Segment Start: Entries shown

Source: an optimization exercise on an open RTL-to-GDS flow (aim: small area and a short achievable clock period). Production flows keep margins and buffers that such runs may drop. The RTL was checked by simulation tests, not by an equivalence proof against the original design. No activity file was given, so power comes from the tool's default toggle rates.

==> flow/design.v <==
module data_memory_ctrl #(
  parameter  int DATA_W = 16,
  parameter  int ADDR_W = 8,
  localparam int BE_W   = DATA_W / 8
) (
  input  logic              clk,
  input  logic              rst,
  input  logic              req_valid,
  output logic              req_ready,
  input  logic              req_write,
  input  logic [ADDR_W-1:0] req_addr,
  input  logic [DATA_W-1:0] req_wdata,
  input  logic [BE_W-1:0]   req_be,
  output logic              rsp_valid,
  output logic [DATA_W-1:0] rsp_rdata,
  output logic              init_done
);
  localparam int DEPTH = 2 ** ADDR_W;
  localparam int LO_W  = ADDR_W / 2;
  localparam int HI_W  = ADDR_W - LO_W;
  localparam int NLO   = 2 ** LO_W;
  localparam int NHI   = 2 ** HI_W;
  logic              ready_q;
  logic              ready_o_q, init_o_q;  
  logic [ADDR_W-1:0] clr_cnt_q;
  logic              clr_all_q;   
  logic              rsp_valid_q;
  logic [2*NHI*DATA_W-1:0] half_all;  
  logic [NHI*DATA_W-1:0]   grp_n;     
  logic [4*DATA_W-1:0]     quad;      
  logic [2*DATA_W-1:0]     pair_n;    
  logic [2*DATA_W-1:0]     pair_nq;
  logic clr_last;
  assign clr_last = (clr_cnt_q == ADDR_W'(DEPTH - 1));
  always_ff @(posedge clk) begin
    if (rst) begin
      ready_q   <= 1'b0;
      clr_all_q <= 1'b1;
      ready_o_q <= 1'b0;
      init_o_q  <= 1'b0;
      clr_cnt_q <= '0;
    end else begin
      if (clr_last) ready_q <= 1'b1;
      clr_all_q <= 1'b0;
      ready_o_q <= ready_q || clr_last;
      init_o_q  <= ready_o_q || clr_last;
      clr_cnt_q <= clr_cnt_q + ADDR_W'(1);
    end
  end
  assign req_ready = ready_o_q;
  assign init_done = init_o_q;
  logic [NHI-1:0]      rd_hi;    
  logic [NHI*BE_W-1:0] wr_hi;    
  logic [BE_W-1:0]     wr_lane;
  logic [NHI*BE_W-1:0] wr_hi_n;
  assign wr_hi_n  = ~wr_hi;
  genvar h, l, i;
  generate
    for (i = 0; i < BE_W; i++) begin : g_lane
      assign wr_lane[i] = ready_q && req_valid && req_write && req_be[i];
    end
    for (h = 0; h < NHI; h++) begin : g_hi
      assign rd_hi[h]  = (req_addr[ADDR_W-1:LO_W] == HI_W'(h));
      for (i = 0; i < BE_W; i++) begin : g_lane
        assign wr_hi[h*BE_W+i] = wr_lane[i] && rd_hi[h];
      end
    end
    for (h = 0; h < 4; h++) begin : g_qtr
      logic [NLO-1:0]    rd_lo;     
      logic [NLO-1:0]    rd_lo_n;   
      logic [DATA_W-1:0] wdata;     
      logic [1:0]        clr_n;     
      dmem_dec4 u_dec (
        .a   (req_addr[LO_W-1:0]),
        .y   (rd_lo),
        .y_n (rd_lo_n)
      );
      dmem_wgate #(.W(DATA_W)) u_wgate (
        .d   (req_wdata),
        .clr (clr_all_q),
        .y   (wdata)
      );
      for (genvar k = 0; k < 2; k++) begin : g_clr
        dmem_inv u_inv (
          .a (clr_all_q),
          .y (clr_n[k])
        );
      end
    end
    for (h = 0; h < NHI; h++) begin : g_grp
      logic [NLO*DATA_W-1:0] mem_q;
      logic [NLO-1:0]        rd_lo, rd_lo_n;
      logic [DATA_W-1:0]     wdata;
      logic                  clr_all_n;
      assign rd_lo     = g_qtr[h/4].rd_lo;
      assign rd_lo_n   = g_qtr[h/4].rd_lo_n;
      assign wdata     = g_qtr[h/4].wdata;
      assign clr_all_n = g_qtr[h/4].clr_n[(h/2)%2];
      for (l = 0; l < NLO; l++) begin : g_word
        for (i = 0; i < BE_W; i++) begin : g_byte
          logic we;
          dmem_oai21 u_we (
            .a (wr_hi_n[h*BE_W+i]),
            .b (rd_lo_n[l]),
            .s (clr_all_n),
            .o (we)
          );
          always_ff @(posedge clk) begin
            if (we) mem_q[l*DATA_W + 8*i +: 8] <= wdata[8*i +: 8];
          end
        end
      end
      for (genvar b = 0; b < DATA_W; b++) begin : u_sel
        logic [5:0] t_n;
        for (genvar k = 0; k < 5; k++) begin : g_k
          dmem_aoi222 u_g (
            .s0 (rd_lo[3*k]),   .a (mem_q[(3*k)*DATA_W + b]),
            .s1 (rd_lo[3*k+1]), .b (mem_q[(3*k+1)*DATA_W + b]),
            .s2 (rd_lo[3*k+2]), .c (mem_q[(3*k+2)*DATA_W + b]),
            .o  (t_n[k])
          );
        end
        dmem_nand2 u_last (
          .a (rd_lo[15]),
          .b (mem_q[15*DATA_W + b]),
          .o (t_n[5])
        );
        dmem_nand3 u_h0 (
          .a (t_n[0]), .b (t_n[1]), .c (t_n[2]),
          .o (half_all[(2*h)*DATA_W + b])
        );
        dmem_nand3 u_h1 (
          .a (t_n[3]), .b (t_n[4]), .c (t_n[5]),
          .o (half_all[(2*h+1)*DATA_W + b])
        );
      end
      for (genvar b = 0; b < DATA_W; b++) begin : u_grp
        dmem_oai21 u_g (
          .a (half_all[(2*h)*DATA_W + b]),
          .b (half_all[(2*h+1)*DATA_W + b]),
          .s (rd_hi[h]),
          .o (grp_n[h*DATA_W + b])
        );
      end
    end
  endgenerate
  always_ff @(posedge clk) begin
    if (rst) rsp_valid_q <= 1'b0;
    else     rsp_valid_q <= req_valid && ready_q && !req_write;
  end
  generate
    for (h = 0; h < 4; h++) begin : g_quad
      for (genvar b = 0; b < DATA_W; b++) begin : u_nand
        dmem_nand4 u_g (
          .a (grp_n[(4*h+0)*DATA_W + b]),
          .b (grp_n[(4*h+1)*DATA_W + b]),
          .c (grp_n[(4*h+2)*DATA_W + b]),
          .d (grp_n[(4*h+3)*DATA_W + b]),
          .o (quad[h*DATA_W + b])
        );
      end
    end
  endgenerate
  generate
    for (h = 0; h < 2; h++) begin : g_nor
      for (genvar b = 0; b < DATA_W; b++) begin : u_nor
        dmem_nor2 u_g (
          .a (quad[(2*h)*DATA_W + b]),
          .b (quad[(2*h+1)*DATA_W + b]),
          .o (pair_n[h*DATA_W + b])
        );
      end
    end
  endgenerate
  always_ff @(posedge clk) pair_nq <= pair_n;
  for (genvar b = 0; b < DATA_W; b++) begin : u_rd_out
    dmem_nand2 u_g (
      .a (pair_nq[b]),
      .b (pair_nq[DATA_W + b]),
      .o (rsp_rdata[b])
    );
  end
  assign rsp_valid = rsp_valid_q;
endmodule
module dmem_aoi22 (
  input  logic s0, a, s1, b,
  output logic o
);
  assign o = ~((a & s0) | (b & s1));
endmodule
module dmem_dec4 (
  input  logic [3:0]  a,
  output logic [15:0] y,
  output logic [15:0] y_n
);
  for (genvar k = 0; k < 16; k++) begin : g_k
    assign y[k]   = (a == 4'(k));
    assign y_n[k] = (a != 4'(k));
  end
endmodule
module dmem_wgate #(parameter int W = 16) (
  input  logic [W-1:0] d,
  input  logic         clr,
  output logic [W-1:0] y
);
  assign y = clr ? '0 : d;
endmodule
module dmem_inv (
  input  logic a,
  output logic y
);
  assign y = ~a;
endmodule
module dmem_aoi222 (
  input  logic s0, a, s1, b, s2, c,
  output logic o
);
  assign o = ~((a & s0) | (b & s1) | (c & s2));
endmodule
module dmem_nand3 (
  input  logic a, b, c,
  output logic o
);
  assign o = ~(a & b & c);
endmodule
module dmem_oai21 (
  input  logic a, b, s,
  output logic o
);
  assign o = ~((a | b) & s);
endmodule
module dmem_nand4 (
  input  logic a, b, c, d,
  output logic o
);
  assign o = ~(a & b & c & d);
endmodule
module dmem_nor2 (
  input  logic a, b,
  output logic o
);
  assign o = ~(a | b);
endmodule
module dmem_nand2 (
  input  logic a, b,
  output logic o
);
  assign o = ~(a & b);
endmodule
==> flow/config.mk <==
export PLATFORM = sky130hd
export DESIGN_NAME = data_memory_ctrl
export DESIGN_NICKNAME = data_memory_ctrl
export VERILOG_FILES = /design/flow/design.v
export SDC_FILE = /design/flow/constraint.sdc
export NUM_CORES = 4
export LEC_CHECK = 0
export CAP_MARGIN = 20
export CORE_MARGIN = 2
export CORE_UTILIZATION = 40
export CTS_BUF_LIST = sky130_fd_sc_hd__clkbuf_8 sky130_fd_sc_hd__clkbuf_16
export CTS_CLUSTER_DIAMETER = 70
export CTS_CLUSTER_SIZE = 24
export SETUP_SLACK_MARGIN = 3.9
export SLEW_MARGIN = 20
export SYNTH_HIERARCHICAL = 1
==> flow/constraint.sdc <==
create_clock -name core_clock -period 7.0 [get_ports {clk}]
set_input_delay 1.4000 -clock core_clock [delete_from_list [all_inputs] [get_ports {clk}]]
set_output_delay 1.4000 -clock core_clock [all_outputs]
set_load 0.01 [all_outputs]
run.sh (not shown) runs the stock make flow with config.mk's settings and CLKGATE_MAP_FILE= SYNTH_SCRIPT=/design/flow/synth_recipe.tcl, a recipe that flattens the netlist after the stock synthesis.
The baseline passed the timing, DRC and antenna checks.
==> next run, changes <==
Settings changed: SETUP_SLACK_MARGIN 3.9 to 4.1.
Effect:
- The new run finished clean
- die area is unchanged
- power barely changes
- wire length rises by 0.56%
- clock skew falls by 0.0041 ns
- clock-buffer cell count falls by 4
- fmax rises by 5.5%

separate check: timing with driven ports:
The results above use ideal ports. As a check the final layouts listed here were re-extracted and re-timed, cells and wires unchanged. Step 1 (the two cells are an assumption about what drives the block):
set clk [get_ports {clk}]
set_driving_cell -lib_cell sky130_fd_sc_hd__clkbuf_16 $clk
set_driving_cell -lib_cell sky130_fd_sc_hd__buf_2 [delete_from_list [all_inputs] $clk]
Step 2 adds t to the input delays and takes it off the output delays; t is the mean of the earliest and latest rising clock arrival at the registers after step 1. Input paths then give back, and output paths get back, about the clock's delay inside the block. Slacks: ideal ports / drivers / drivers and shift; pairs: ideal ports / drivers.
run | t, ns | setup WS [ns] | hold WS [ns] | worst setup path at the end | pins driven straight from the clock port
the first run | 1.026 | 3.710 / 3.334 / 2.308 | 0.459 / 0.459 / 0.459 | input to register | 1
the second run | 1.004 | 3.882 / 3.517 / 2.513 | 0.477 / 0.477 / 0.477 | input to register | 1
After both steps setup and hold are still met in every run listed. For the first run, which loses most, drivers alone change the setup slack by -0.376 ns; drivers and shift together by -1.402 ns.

Segment End: Entries shown

**Problem to solve:**
Exactly as they appear, copy the lines of the listing above from the first through the one that contains "localparam int LO_W", and nothing more.

**Answer to this task:**
Source: an optimization exercise on an open RTL-to-GDS flow (aim: small area and a short achievable clock period). Production flows keep margins and buffers that such runs may drop. The RTL was checked by simulation tests, not by an equivalence proof against the original design. No activity file was given, so power comes from the tool's default toggle rates.

==> flow/design.v <==
module data_memory_ctrl #(
  parameter  int DATA_W = 16,
  parameter  int ADDR_W = 8,
  localparam int BE_W   = DATA_W / 8
) (
  input  logic              clk,
  input  logic              rst,
  input  logic              req_valid,
  output logic              req_ready,
  input  logic              req_write,
  input  logic [ADDR_W-1:0] req_addr,
  input  logic [DATA_W-1:0] req_wdata,
  input  logic [BE_W-1:0]   req_be,
  output logic              rsp_valid,
  output logic [DATA_W-1:0] rsp_rdata,
  output logic              init_done
);
  localparam int DEPTH = 2 ** ADDR_W;
  localparam int LO_W  = ADDR_W / 2;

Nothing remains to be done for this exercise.